By Lehmann-Scheffe, UMVUE is equivalently given by $E\left[2X_1\mid X_{(n)}\right]$ or $E\left[2\overline X\mid X_{(n)}\right]$. As UMVUE is unique whenever it exists, it must be that $$E\left[2X_1\mid X_{(n)}\right]=E\left[2\overline X\mid X_{(n)}\right]=\left(\frac{n+1}{n}\right)X_{(n)}$$

To find the conditional expectation somewhat intuitively, note that $X_1=X_{(n)}$ with probability $\frac1n$ as any value is equally likely to be the maximum for i.i.d continuous variables, and $X_1<X_{(n)}$ with probability $1-\frac1n$. Moreover, given $X_{(n)}=t$, distribution of $X_1$ conditioned on $X_1<t$ is uniform on $(0,t)$.

As shown by @spaceisdarkgreen, it follows from law of total expectation that

\begin{align}
E\left[X_1\mid X_{(n)}=t\right]&=E\left[X_1\mid X_1=t\right]\cdot\frac1n+E\left[X_1\mid X_1<t\right]\cdot\left(1-\frac1n\right)
\\&=\frac{t}{n}+\frac{t}{2}\left(1-\frac1n\right)=\left(\frac{n+1}{2n}\right)t
\end{align}

Note that $E[X_1\mid X_1<t]=\frac{E[X_1\mathbf1_{X_1<t}]}{P(X_1<t)}=\frac t2$ can be directly verified for any $t\in(0,\theta)$.

More rigorous answers can be found here and here for instance.

An alternative method for finding the conditional expectation is using Basu's theorem.

Since $\frac{X_1}{X_{(n)}}=\frac{X_1/\theta}{X_{(n)}/\theta}$, its distribution is free of $\theta$ (an ancillary statistic). By Basu's theorem, $\frac{X_1}{X_{(n)}}$ is independent of the complete sufficient statistic $X_{(n)}$.

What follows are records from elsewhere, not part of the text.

==> src/rtl/mge_pkg.sv <==
// ----------------------------------------------------------------------------
// Mask guided edge erase package
// Shared constants and mode codes for the edge erase block.
// ----------------------------------------------------------------------------
`default_nettype none

package mge_pkg;

  // Depth of the buffer that holds a run of transparent-mask pixels.
  localparam int MAX_HELD_RUN = 64;
  localparam int IDX_W        = $clog2(MAX_HELD_RUN);

  localparam int PIX_W   = 32;
  localparam int ALPHA_W = 8;
  localparam int MODE_W  = 2;

  localparam logic [MODE_W-1:0] MODE_PASS    = 2'd0;
  localparam logic [MODE_W-1:0] MODE_BARRIER = 2'd1;
  localparam logic [MODE_W-1:0] MODE_OUTSIDE = 2'd2;

endpackage

`default_nettype wire

==> src/rtl/mask_guided_edge_erase.sv <==
// ----------------------------------------------------------------------------
// Mask guided edge erase
// Clears the parts of a scan line that lie outside a mask, or passes the line through, one pixel per item.
// ----------------------------------------------------------------------------
// A new ordinary pixel item is accepted every cycle as long as the result
// register is drained. Items that release a held run in outside mode stall
// the input while the run is replayed from the run buffer, which has one
// registered read port: each replayed pixel is read (S_RD), then loaded into
// the result register (S_WR), and the pixel that released the run is emitted
// after the run (S_TAIL). A full buffer of MAX_HELD_RUN pixels is replayed
// unchanged with the overflow flag set on every result. The run buffer needs
// no clearing after reset: only entries below the held count are ever read.
// ----------------------------------------------------------------------------
`default_nettype none

module mask_guided_edge_erase (
  input  wire logic        clk,
  input  wire logic        rst_n,

  // Configuration: erase mode.
  input  wire logic        cfg_valid,
  output logic             cfg_ready,
  input  wire logic [1:0]  cfg_data,    // [1:0] erase_mode

  // Input pixel items.
  input  wire logic        in_tvalid,
  output logic             in_tready,
  input  wire logic [39:0] in_tdata,    // [31:0] image_pixel, [39:32] mask_alpha
  input  wire logic        in_tlast,    // line_end

  // Result items.
  output logic             out_tvalid,
  input  wire logic        out_tready,
  output logic [31:0]      out_tdata,   // [31:0] out_pixel
  output logic             out_tlast,   // last_of_run
  output logic [0:0]       out_tuser    // [0] run_overflow
);

  localparam int IDX_W = mge_pkg::IDX_W;
  localparam int PIX_W = mge_pkg::PIX_W;

  typedef enum logic [1:0] {
    S_IDLE,   // accepting items
    S_RD,     // reading one held pixel from the run buffer
    S_WR,     // moving that pixel into the result register
    S_TAIL    // emitting the pixel that released the run
  } state_t;

  state_t                     state_r, state_nxt;
  logic [mge_pkg::MODE_W-1:0] mode_r, mode_nxt;
  logic                       barrier_seen_r, barrier_seen_nxt;
  logic                       opaque_seen_r, opaque_seen_nxt;
  logic [IDX_W-1:0]           cnt_r, cnt_nxt;

  // Replay control.
  logic [IDX_W-1:0]           fl_idx_r, fl_idx_nxt;
  logic [IDX_W-1:0]           fl_last_r, fl_last_nxt;
  logic                       fl_zero_r, fl_zero_nxt;
  logic                       fl_ovf_r, fl_ovf_nxt;
  logic                       fl_tail_r, fl_tail_nxt;
  logic [PIX_W-1:0]           tail_pix_r, tail_pix_nxt;

  // Result register.
  logic                       out_tvalid_r, out_tvalid_nxt;
  logic [PIX_W-1:0]           out_pix_r, out_pix_nxt;
  logic                       out_last_r, out_last_nxt;
  logic                       out_ovf_r, out_ovf_nxt;

  // Run buffer.
  logic [PIX_W-1:0]           held_mem [mge_pkg::MAX_HELD_RUN];
  logic [PIX_W-1:0]           rd_data_r;
  logic                       mem_we;

  logic                       out_free;
  logic                       in_fire;
  logic                       cfg_fire;
  logic [PIX_W-1:0]           in_pix;
  logic [mge_pkg::ALPHA_W-1:0] in_alpha;

  assign in_pix    = in_tdata[31:0];
  assign in_alpha  = in_tdata[39:32];

  // The result register is free when empty or being emptied this cycle.
  assign out_free  = !out_tvalid_r || out_tready;
  assign in_tready = (state_r == S_IDLE) && out_free;
  assign in_fire   = in_tvalid && in_tready;
  assign cfg_ready = 1'b1;
  assign cfg_fire  = cfg_valid && cfg_ready;

  assign out_tvalid   = out_tvalid_r;
  assign out_tdata    = out_pix_r;
  assign out_tlast    = out_last_r;
  assign out_tuser[0] = out_ovf_r;

  always_comb begin
    state_nxt        = state_r;
    mode_nxt         = mode_r;
    barrier_seen_nxt = barrier_seen_r;
    opaque_seen_nxt  = opaque_seen_r;
    cnt_nxt          = cnt_r;
    fl_idx_nxt       = fl_idx_r;
    fl_last_nxt      = fl_last_r;
    fl_zero_nxt      = fl_zero_r;
    fl_ovf_nxt       = fl_ovf_r;
    fl_tail_nxt      = fl_tail_r;
    tail_pix_nxt     = tail_pix_r;
    out_tvalid_nxt   = out_tvalid_r && !out_tready;
    out_pix_nxt      = out_pix_r;
    out_last_nxt     = out_last_r;
    out_ovf_nxt      = out_ovf_r;
    mem_we           = 1'b0;

    unique case (state_r)
      S_IDLE: begin
        if (in_fire) begin
          if (mode_r == mge_pkg::MODE_BARRIER) begin
            out_tvalid_nxt = 1'b1;
            out_last_nxt   = 1'b1;
            out_ovf_nxt    = 1'b0;
            if (barrier_seen_r) begin
              out_pix_nxt = in_pix;
            end else if (in_alpha == '0) begin
              out_pix_nxt = '0;
            end else begin
              // The first opaque mask pixel takes the mask alpha.
              barrier_seen_nxt = 1'b1;
              out_pix_nxt      = {in_alpha, in_pix[23:0]};
            end
          end else if (mode_r == mge_pkg::MODE_OUTSIDE) begin
            if (in_alpha != '0) begin
              // Opaque: the held run turned out to be inside, replay it unchanged.
              opaque_seen_nxt = 1'b1;
              cnt_nxt         = '0;
              if (cnt_r == '0) begin
                out_tvalid_nxt = 1'b1;
                out_pix_nxt    = in_pix;
                out_last_nxt   = 1'b1;
                out_ovf_nxt    = 1'b0;
              end else begin
                state_nxt    = S_RD;
                fl_idx_nxt   = '0;
                fl_last_nxt  = cnt_r - IDX_W'(1);
                fl_zero_nxt  = 1'b0;
                fl_ovf_nxt   = 1'b0;
                fl_tail_nxt  = 1'b1;
                tail_pix_nxt = in_pix;
              end
            end else if (!opaque_seen_r) begin
              // Leading transparent run.
              out_tvalid_nxt = 1'b1;
              out_pix_nxt    = '0;
              out_last_nxt   = 1'b1;
              out_ovf_nxt    = 1'b0;
            end else if (in_tlast) begin
              // Trailing run: everything held is cleared.
              cnt_nxt = '0;
              if (cnt_r == '0) begin
                out_tvalid_nxt = 1'b1;
                out_pix_nxt    = '0;
                out_last_nxt   = 1'b1;
                out_ovf_nxt    = 1'b0;
              end else begin
                state_nxt    = S_RD;
                fl_idx_nxt   = '0;
                fl_last_nxt  = cnt_r - IDX_W'(1);
                fl_zero_nxt  = 1'b1;
                fl_ovf_nxt   = 1'b0;
                fl_tail_nxt  = 1'b1;
                tail_pix_nxt = '0;
              end
            end else begin
              // Hold the pixel; a full buffer is replayed unchanged.
              mem_we = 1'b1;
              if (cnt_r == IDX_W'(mge_pkg::MAX_HELD_RUN - 1)) begin
                cnt_nxt     = '0;
                state_nxt   = S_RD;
                fl_idx_nxt  = '0;
                fl_last_nxt = IDX_W'(mge_pkg::MAX_HELD_RUN - 1);
                fl_zero_nxt = 1'b0;
                fl_ovf_nxt  = 1'b1;
                fl_tail_nxt = 1'b0;
              end else begin
                cnt_nxt = cnt_r + IDX_W'(1);
              end
            end
          end else begin
            out_tvalid_nxt = 1'b1;
            out_pix_nxt    = in_pix;
            out_last_nxt   = 1'b1;
            out_ovf_nxt    = 1'b0;
          end

          if (in_tlast) begin
            barrier_seen_nxt = 1'b0;
            opaque_seen_nxt  = 1'b0;
            cnt_nxt          = '0;
          end
        end
      end
      S_RD: begin
        state_nxt = S_WR;
      end
      S_WR: begin
        if (out_free) begin
          out_tvalid_nxt = 1'b1;
          out_pix_nxt    = fl_zero_r ? '0 : rd_data_r;
          out_last_nxt   = !fl_tail_r && (fl_idx_r == fl_last_r);
          out_ovf_nxt    = fl_ovf_r;
          if (fl_idx_r == fl_last_r) begin
            state_nxt = fl_tail_r ? S_TAIL : S_IDLE;
          end else begin
            fl_idx_nxt = fl_idx_r + IDX_W'(1);
            state_nxt  = S_RD;
          end
        end
      end
      S_TAIL: begin
        if (out_free) begin
          out_tvalid_nxt = 1'b1;
          out_pix_nxt    = tail_pix_r;
          out_last_nxt   = 1'b1;
          out_ovf_nxt    = 1'b0;
          state_nxt      = S_IDLE;
        end
      end
      default: begin
        state_nxt = S_IDLE;
      end
    endcase

    // A mode write starts a fresh line and drops any held run.
    if (cfg_fire) begin
      mode_nxt         = cfg_data;
      barrier_seen_nxt = 1'b0;
      opaque_seen_nxt  = 1'b0;
      cnt_nxt          = '0;
    end
  end

  always_ff @(posedge clk) begin
    if (!rst_n) begin
      state_r        <= S_IDLE;
      mode_r         <= mge_pkg::MODE_PASS;
      barrier_seen_r <= 1'b0;
      opaque_seen_r  <= 1'b0;
      cnt_r          <= '0;
      out_tvalid_r   <= 1'b0;
    end else begin
      state_r        <= state_nxt;
      mode_r         <= mode_nxt;
      barrier_seen_r <= barrier_seen_nxt;
      opaque_seen_r  <= opaque_seen_nxt;
      cnt_r          <= cnt_nxt;
      out_tvalid_r   <= out_tvalid_nxt;
    end
    fl_idx_r   <= fl_idx_nxt;
    fl_last_r  <= fl_last_nxt;
    fl_zero_r  <= fl_zero_nxt;
    fl_ovf_r   <= fl_ovf_nxt;
    fl_tail_r  <= fl_tail_nxt;
    tail_pix_r <= tail_pix_nxt;
    out_pix_r  <= out_pix_nxt;
    out_last_r <= out_last_nxt;
    out_ovf_r  <= out_ovf_nxt;
  end

  // Run buffer: one write port, one registered read port.
  always_ff @(posedge clk) begin
    if (mem_we) begin
      held_mem[cnt_r] <= in_pix;
    end
    if (state_r == S_RD) begin
      rd_data_r <= held_mem[fl_idx_r];
    end
  end

  // The replay index never runs past the end of the run.
  a_idx_in_run: assert property (@(posedge clk) disable iff (!rst_n)
    (state_r == S_RD || state_r == S_WR) |-> fl_idx_r <= fl_last_r)
    else $error("replay index beyond end of run");

  // An opaque pixel arriving on a nonempty run starts a replay.
  a_release_replays: assert property (@(posedge clk) disable iff (!rst_n)
    (in_fire && mode_r == mge_pkg::MODE_OUTSIDE && in_alpha != '0 && cnt_r != '0)
      |=> state_r == S_RD)
    else $error("held run not replayed on opaque pixel");

  // Only a run released by a pixel has a tail pixel.
  a_tail_marked: assert property (@(posedge clk) disable iff (!rst_n)
    state_r == S_TAIL |-> fl_tail_r)
    else $error("tail state without a releasing pixel");

  // An overflow replay is unchanged and has no tail.
  a_ovf_plain: assert property (@(posedge clk) disable iff (!rst_n)
    (state_r == S_WR && fl_ovf_r) |-> (!fl_tail_r && !fl_zero_r))
    else $error("overflow replay with tail or clearing");

endmodule

`default_nettype wire

==> config.mk <==
export PLATFORM = sky130hd
export DESIGN_NAME = mask_guided_edge_erase
export DESIGN_NICKNAME = d
export VERILOG_FILES = /design/src/rtl/mge_pkg.sv /design/src/rtl/mask_guided_edge_erase.sv
export SDC_FILE = /design/constraint.sdc
export NUM_CORES = 2
export LEC_CHECK = 0
export BUFFER_PORTS_ARGS = -buffer_cell sky130_fd_sc_hd__buf_2
export CAP_MARGIN = 20
export CORE_ASPECT_RATIO = 0.8
export CORE_MARGIN = 4
export CORE_UTILIZATION = 55
export DETAILED_ROUTE_END_ITERATION = 8
export PLACE_DENSITY = 0.83
export REMOVE_ABC_BUFFERS = 1
export SETUP_SLACK_MARGIN = 0.05
export SYNTH_ARGS = -nofsm -noshare
export SYNTH_HDL_FRONTEND = slang
export SYNTH_SLANG_ARGS = --single-unit
==> constraint.sdc <==
create_clock -name clk -period 11.67 [get_ports clk]
set_clock_uncertainty 0.05 [all_clocks]
set_input_delay 0.5835 -clock clk [delete_from_list [all_inputs] [get_ports clk]]
set_output_delay 0.5835 -clock clk [all_outputs]
set_load 0.02 [all_outputs]
==> flow_summary.ini <==
[outcome]
status = complete, no violations

[global_route]
grt_usage = 0.298
grt_pass1_wl_um = 331000
grt-ovfl-total = 0
grt_pass1_vias = 43700
antenna_found_initial = 27
grt_max_degree = 143

[yosys]
synth_edf_count = 2161
post_synth.cell_area_avg_um2 = 22.5
ys_seq_area_frac = 0.782
synth_cells = 3704
synth_ff_type = edfxtp_1
ys_types = 53
ys_ff_latch = 2174
yosys_warnings = 0
async_reset_ff_frac = 0
netlist_area_um2 = 83300

[floorplan]
ioPinCount = 85
die_w_um = 443
chipHeight_um = 356
start_util = 0.555
die-area_um2 = 158000
rows = 127
core_um2 = 150000

[placement]
placed_area_um2 = 87000
dp_slack_ps = 6640
hpwl_um = 122000
gp_congestion = 0.922
port_buffers = 83

[sta]
rsz0062_at_grt = false
worst_slew_pin_slew_ps = 1320
setup_viol = 0
fmaxAchievable_mhz = 194
slew_headroom = 0.115
fin_crit_sh = 0.442
post-route-min-period_ps = 5160
report.final.slew_viol_count = 0
setup_ws_ps = 6510
hold_violations = 0

[worst_setup_path]
reg2reg_slack_ps = 6510
critical_path_class = reg2reg
crit_fanout = 57
r2r_end = rd_data_r[20]
critPathArrivalTime_ps = 5640
endpoint_kind = flip-flop
timing.rr.start = fl_idx_r[1]
cp.required_ps = 12150
rr_worst_depth = 9
start_kind = flip-flop

[clock_network]
h-tree-depth = 4
clock_path_buffers = 3
clk_pin_slew_ps = 70
numCtsBuffers = 188
clock_latency_ps = 830
root_buffer = clkbuf_16
cts_tree = built
cts_sinks = 2174

[routing]
drtPass1Iterations = 9
avgViaCountPerCell = 7.09
drc = 0
wirelength_um = 233000
wl_per_cell_um = 38.2
vias = 43300
ant_nets = 0
drt_first_iter_violations = 8718

[pwr]
vdd.ir_drop.worst_v = 0.000157
total_power_uw = 15100
p_leak_uw = 0.0288
p_per_area_nw_per_um2 = 163

[final_layout]
fin_nets = 4005
layout-drive-gt1-share = 0.281
syn_to_final_growth_pct = 11.7
final_area_um2 = 93000

[min_path]
min_path_cells = 2
min_to = state_r[0]
hold_path.class = in2reg
hold_start = rst_n

[flow_run]
drv_cap = 0
cell usage in the layout, fill, tap and decap left out, types with 24 or more instances in the layout:
cell / n
o21ai_1: 25
edfxtp_1: 2161
a211oi_1: 54
mux4_2: 538
inv_1: 31
clkbuf_1: 39
nand2_1: 65
a21oi_1: 49
buf_4: 167
nor2_4: 66
o21ai_0: 63
and2_1: 39
clkinv_1: 47
a222oi_1: 24
buf_2: 87
clkinv_2: 34
mux2i_1: 80
clkbuf_16: 190
nor2_1: 26
o22ai_1: 62
a22oi_1: 80
kinds of logic after synthesis:
kind of cell	synth area share
DFF	0.782
adders and majority gates	0.000451
and+or+nand+nor	0.0152
other	0.0000450
xor gates and xnor gates	0.00126
AOI/OAI and AO/OA	0.0309
muxes	0.155
buffers and inverters	0.0146
metal layers:
layer,global-route usage,part of all wire
met5,0,0.00064
met4,0.153,0.059
met3,0.0990,0.16
met2,0.454,0.47
met1,0.389,0.31
area by class of cell:
type / instances / area [um^2]
sequential: 2174 / 65200
fill: 9506 / 57200
multi-input combinational: 1289 / 17500
clock buffer: 229 / 4900
tap: 1999 / 2500
timing repair buffer: 270 / 1910
clock inverter: 114 / 911
inverter: 31 / 116
antenna: 9 / 22.5
worst max path at each step:
| stage | from | end | slack [ps] | cells after the start |
|---|---|---|---|---|
| final | fl_idx_r[1] | rd_data_r[20] | 6510 | 9 |
| after global routing | fl_idx_r[0] | rd_data_r[5] | 6280 | 8 |
| after CTS | fl_idx_r[0] | rd_data_r[25] | 6630 | 8 |
| after detailed placement | fl_idx_r[0] | rd_data_r[25] | 6640 | 8 |
| after global placement | fl_idx_r[1] | rd_data_r[20] | 6080 | 8 |
| after floorplan | fl_idx_r[0] | rd_data_r[30] | -10510 | 6 |
per-stage QoR:
step,hold WS (ps),setup TNS [ps],utilization,instances
finish,95.3,0,0.619,6115
global route,85.6,0,0.619,6106
CTS,44.1,0,0.618,6092
detailed placement,483,0,0.579,5746
global placement,485,0,0.579,5733
floorplan,455,-458110,-,3494
repair_timing:
action	in CTS	in global routing
gates resized for setup	0	0
hold buffers	3	0
buffers inserted	0	0
hold endpoints to repair	3	0
critical path, stage by stage (launching register included):
cell and delay (ps):
edfxtp_1 350, buf_4 620, buf_4 820, buf_4 780, mux4_2 420, mux2i_1 350, a211oi_2 140, buf_4 240
o21ai_1 750, o21ai_0 240
Yosys cell counts (all sizes together), types with 2 or more instances:
master | number | area [um^2]
buf | 121 | 762
a221oi | 2 | 17.5
o21a | 4 | 30.0
mux2i | 80 | 801
a31oi | 2 | 12.5
mux4 | 538 | 12100
xor2 | 8 | 70.1
a222oi | 24 | 240
or2 | 2 | 12.5
o211ai | 4 | 30.0
nand2 | 67 | 251
nand4 | 3 | 18.8
a211oi | 62 | 465
nor4 | 3 | 18.8
o221ai | 4 | 35.0
ha | 3 | 37.5
inv | 31 | 116
nor2b | 12 | 75.1
nand3b | 3 | 22.5
o21ai | 88 | 440
xnor2 | 4 | 35.0
nand2b | 10 | 62.6
or3b | 2 | 17.5
nand3 | 12 | 70.1
and3 | 3 | 18.8
nor3 | 6 | 30.0
and2 | 39 | 244
nor2 | 95 | 357
edfxtp | 2161 | 64900
dfxtp | 13 | 260
or3 | 3 | 18.8
a21oi | 49 | 245
nor3b | 2 | 20.0
o22ai | 62 | 388
o31a | 3 | 26.3
a22oi | 80 | 601
clkbuf | 89 | 334
a21boi | 2 | 15.0
report_power, final:
group	internal, uW	switching, uW
registers	8590	7.54
clock network	3230	2860
logic	126	331
sequential cells by signal, summed over array words and instances (netlist names), 2 cells and up:
name / count
cnt_r: 6
fl_idx_r: 6
fl_last_r: 6
held_mem: 2048
mode_r: 2
out_tdata: 32
rd_data_r: 32
state_r: 2
tail_pix_r: 32
Note: power is estimated with default switching activity, not from simulation.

Due to independence, $$E[X_1]=E\left[\frac{X_1}{X_{(n)}}\cdot X_{(n)}\right]=E\left[\frac{X_1}{X_{(n)}}\right]\cdot E[X_{(n)}]$$

Therefore,

\begin{align}
E\left[X_1\mid X_{(n)}\right]&=E\left[\frac{X_1}{X_{(n)}}\cdot X_{(n)}\,\Big|\, X_{(n)}\right]
\\&=X_{(n)}E\left[\frac{X_1}{X_{(n)}} \,\Big|\, X_{(n)}\right]
\\&=X_{(n)}E\left[\frac{X_1}{X_{(n)}}\right]
\\&=X_{(n)}\frac{E[X_1]}{E[X_{(n)}]}
\end{align}

Needless to say, the same calculation holds for $E\left[\overline X\mid X_{(n)}\right]$.